Me asomo al 2026 con ilusión. Se me antoja un año físico. Me apetece meterme en el gimnasio, hacer pesas, bajar unos kilos, comer mejor. No para encajar, sino para honrar este cuerpo que me ha traído hasta aquí. Quiero estar vigoroso para seguir cargando nietos —en emoción profunda ante el nacimiento que esperamos para el próximo julio— y así, que no me falten las fuerzas para disfrutar conversando en largas caminatas o en encuentros hasta entrada la madrugada.
No quiero despedir el año sin antes agradecer a todos los que me leen, por su presencia al otro lado de mi pantalla y por su entusiasmo.
Ojalá este texto sea un espejo para vos también.

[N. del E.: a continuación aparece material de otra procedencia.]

This design comes from an exercise in tuning for small area, a short achievable clock period and few clock cycles on the open sky130 flow, not from production work.
The RTL was checked by simulation tests, not by an equivalence proof against the original design.
No activity file was given, so power comes from the tool's default toggle rates.

==> 02-07 <==
## cvu_core
module cvu_core (
    input  wire         clk,
    input  wire         rst,
    input  wire         go,
    input  wire [1:0]   go_alg,
    input  wire         go_init,
    input  wire         go_final,
    input  wire [30:0]  go_len,
    input  wire         ctx_we,
    input  wire [3:0]   ctx_sel,
    input  wire [31:0]  ctx_wdata,
    input  wire         done_clr,
    input  wire         in_valid,
    output wire         in_ready,
    input  wire [31:0]  in_data,
    output wire         busy,
    output reg          done,
    output reg          finalised,
    output reg  [3:0]   cfg_err,
    output wire [255:0] state,
    output wire [63:0]  count
);
==> flow/config.mk <==
export PLATFORM = sky130hd
export DESIGN_NAME = cvu_core
export DESIGN_NICKNAME = cvu_core
export VERILOG_FILES = /design/flow/design.v
export SDC_FILE = /design/flow/constraint.sdc
export NUM_CORES = 4
export LEC_CHECK = 0
export CAP_MARGIN = 20
export CORE_MARGIN = 2
export CORE_UTILIZATION = 55
export CTS_CLUSTER_DIAMETER = 60
export CTS_CLUSTER_SIZE = 20
export PLACE_DENSITY = 0.7
export SLEW_MARGIN = 20
export SYNTH_HIERARCHICAL = 1
==> flow/constraint.sdc <==
create_clock -name core_clock -period 11.0 [get_ports {clk}]
set_input_delay 2.2000 -clock core_clock [delete_from_list [all_inputs] [get_ports {clk}]]
set_output_delay 2.2000 -clock core_clock [all_outputs]
set_load 0.01 [all_outputs]
standard.sh (not shown) runs the stock make flow with config.mk's settings and CLKGATE_MAP_FILE= SYNTH_SCRIPT=/design/flow/synth_recipe.tcl, a recipe that flattens the netlist after the stock synthesis.
==> flow/flow/run.sh <==
#!/bin/bash
# The standard layout (standard.sh) with two changes to how it is made:
# ORFS's timing repair aims for 8 ns of setup slack on the design's clock
# (repair_timing -setup_margin 8) and works on the worst 5% of endpoints, and
# the port buffers are buf_2 cells. ORFS writes each step's log under
# orfs/logs; make's own output goes to standard_flow.log.
set -euo pipefail
bash standard.sh SETUP_SLACK_MARGIN=8 TNS_END_PERCENT=5 \
    "BUFFER_PORTS_ARGS=-buffer_cell sky130_fd_sc_hd__buf_2" finish > standard_flow.log 2>&1
==> 02-16 (differences from 02-07) <==
--- a/flow/design.v
+++ b/flow/design.v
@@ -82,13 +82,10 @@
             2'd3: fmt = {fmt[31:8], 8'h80};
             default: ;
         endcase
     end
     wire [2:0] ibn = {ibnb == 2'd0, ibnb};
-    wire [3:0]  cnt_lo = {1'b0, cnt[2:0]} + {1'b0, ibn};
-    wire [60:0] cnt_hi;
-    cvu_inc61 u_inc (.a(cnt[63:3]), .ci(cnt_lo[3]), .s(cnt_hi));
     wire adv     = ~ph_need | ibv | ~dl;          
     wire ins     = ph_ins & adv;                  
     wire rnd     = ph_rnd & adv;
     wire upd     = ph_upd & adv;
     wire sha_cons = ph_need & ibv;                
@@ -159,12 +156,11 @@
             6'd62: kc = 32'hbef9a3f7; default: kc = 32'hc67178f2;
         endcase
     end
     wire [31:0] k1s = kr ^ w15 ^ vg;
     wire [31:0] k1c = ((kr & w15) | (kr & vg) | (w15 & vg)) << 1;
-    wire [31:0] kwh_nx;
-    cvu_add32 u_add_k (.a(k1s), .b(k1c), .s(kwh_nx));
+    wire [31:0] kwh_nx = k1s + k1c;
     wire [31:0] bs0 = {va[1:0], va[31:2]} ^ {va[12:0], va[31:13]} ^ {va[21:0], va[31:22]};
     wire [31:0] bs1 = {ve[5:0], ve[31:6]} ^ {ve[10:0], ve[31:11]} ^ {ve[24:0], ve[31:25]};
     wire [31:0] ch  = (ve & vf) | (~ve & vg);
     wire [31:0] mj  = (va & vb) | (va & vc) | (vb & vc);
     wire [31:0] x1s = kwh ^ ch ^ mj;
@@ -586,11 +582,11 @@
                 endcase
             end
             if (start && ini)
                 cnt <= 64'd0;
             if ((crc_busy && ibv) || sha_cons)
-                cnt <= {cnt_hi, cnt_lo[2:0]};
+                cnt <= cnt + {61'd0, ibn};
             if (sts) begin
                 st0 <= va; st1 <= st0; st2 <= st1; st3 <= st2;
                 st4 <= ve; st5 <= st4; st6 <= st5; st7 <= st6;
             end
             if (crc_ini) begin
@@ -608,12 +604,5 @@
     input  wire [31:0] b,
     output wire [31:0] s
 );
     assign s = a + b;
 endmodule
-module cvu_inc61 (
-    input  wire [60:0] a,
-    input  wire        ci,
-    output wire [60:0] s
-);
-    assign s = a + {60'd0, ci};
-endmodule
==> flow/flow/run.sh (replaced) <==
#!/bin/bash
# The standard layout (standard.sh) with two changes to how it is made:
# ORFS's timing repair aims for 8 ns of setup slack on the design's clock
# (repair_timing -setup_margin 8) and works on the worst endpoint at a time, and
# the port buffers are buf_2 cells. ORFS writes each step's log under
# orfs/logs; make's own output goes to standard_flow.log.
set -euo pipefail
bash standard.sh SETUP_SLACK_MARGIN=8 TNS_END_PERCENT=0 \
    "BUFFER_PORTS_ARGS=-buffer_cell sky130_fd_sc_hd__buf_2" finish > standard_flow.log 2>&1
==> comparison table <==
Result of the run: 02-16 timing/DRC/antenna clean; 02-07 timing/DRC/antenna clean
Fraction of area in multi-input gates: 02-16 0.465; 02-07 0.468
Required arrival time at the worst endpoint: 02-16 11660 ps; 02-07 11450 ps
Post-layout net count: 02-16 7993; 02-07 8382
Basic-gate share of the synthesized area counting and, or, nand and nor cells: 02-16 0.106; 02-07 0.110
Total vias in the final route: 02-16 66000; 02-07 67900
Area overhead of the layout relative to synthesis: 02-16 15.1%; 02-07 25.3%
Adder-Cell Fraction of Synth Area: 02-16 0.0568; 02-07 0.0569
R2R setup slack: 02-16 6350 ps; 02-07 6300 ps
GRT Overall Usage: 02-16 0.474; 02-07 0.470
VDD IR max: 02-16 177 uV; 02-07 138 uV
Total CTS buffers: 02-16 108; 02-07 110
Reg2reg start: 02-16 ve[24]$_DFFE_PP_; 02-07 w1[11]$_DFFE_PP_
Part of the total power dissipated in combinational logic: 02-16 0.375; 02-07 0.395
Total Wirelength: 02-16 339 mm; 02-07 340 mm
Placer Congestion: 02-16 1.10; 02-07 1.11
Pre-CTS worst setup slack: 02-16 5460 ps; 02-07 5420 ps
Non-clock buffer share of cell area: 02-16 0.0579; 02-07 0.0965
DRC violation total after the first TritonRoute iteration: 02-16 11300; 02-07 11500
Share of the yosys chip area belonging to registers: 02-16 0.459; 02-07 0.455
Worst-margin pin slew: 02-16 1160 ps; 02-07 1230 ps
Placed wire-length estimate after detailed placement: 02-16 245 mm; 02-07 235 mm
Number of cell rows: 02-16 134; 02-07 135
Number of vias per cell: 02-16 6.90; 02-07 6.82
Testbench counts of 02-07, summed over its fixed seeds: cycles 37,894.
Testbench counts of 02-16, summed over its fixed seeds: cycles 37,894.

## separate check: timing with driven ports
The results above use ideal ports. As a check the final layouts listed here were re-extracted and re-timed, cells and wires unchanged.
Step 1 assumes that a clkbuf_16 drives the clock port and a buf_2 every other input.
Step 2 adds t to the input delays and takes it off the output delays; t is the mean of the earliest and latest rising clock arrival at the registers after step 1. Input paths then give back, and output paths get back, about the clock's delay inside the block.
Slacks: ideal / step 1 / step 2; pairs: ideal / step 1.
run | t, ns | setup slack, ns | worst hold slack (ns) | latest minus earliest clock arrival (ns)
02-07 | 0.853 | 6.303 / 6.303 / 6.303 | 0.390 / 0.390 / 0.390 | 0.059 / 0.059
02-16 | 0.845 | 6.342 / 6.352 / 5.565 | 0.415 / 0.415 / 0.415 | 0.040 / 0.040
After both steps every run listed still meets setup and hold. The setup slack of 02-16, which loses most, moves by +0.010 ns with the drivers and by -0.777 ns with both steps.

Para que recordés lo que vale la pena recordar. Para que te propongás ignorar lo que no te suma. Para que te animés a soltar, a desapegarte, a vivir con más intención.
Ojalá, ahora y siempre, nos desapeguemos de los estereotipos torpes y aprendamos que, como dice Bad Bunny: «mientras uno esté vivo, debe amar lo más que pueda».
Ojalá también podamos seguir disfrutando la creatividad, la disrupción y la genialidad, tal y como nos ha regalado Rosalía en su Lux.
Te deseo un 2026 lleno de salud, amor, lucidez y silencio cuando lo necesités.
¡A tirar muchas fotos! Que no falten la música ni los abrazos ni las pausas para mirar el cielo. Que no falten los selfies.

Que sigamos construyendo esta vida a fuego lento, sin prisas, sin máscaras, sin miedo.
Yo aquí sigo para dar amor. Compartir amor. Celebrar el amor.
Con cariño y desapego: feliz año nuevo.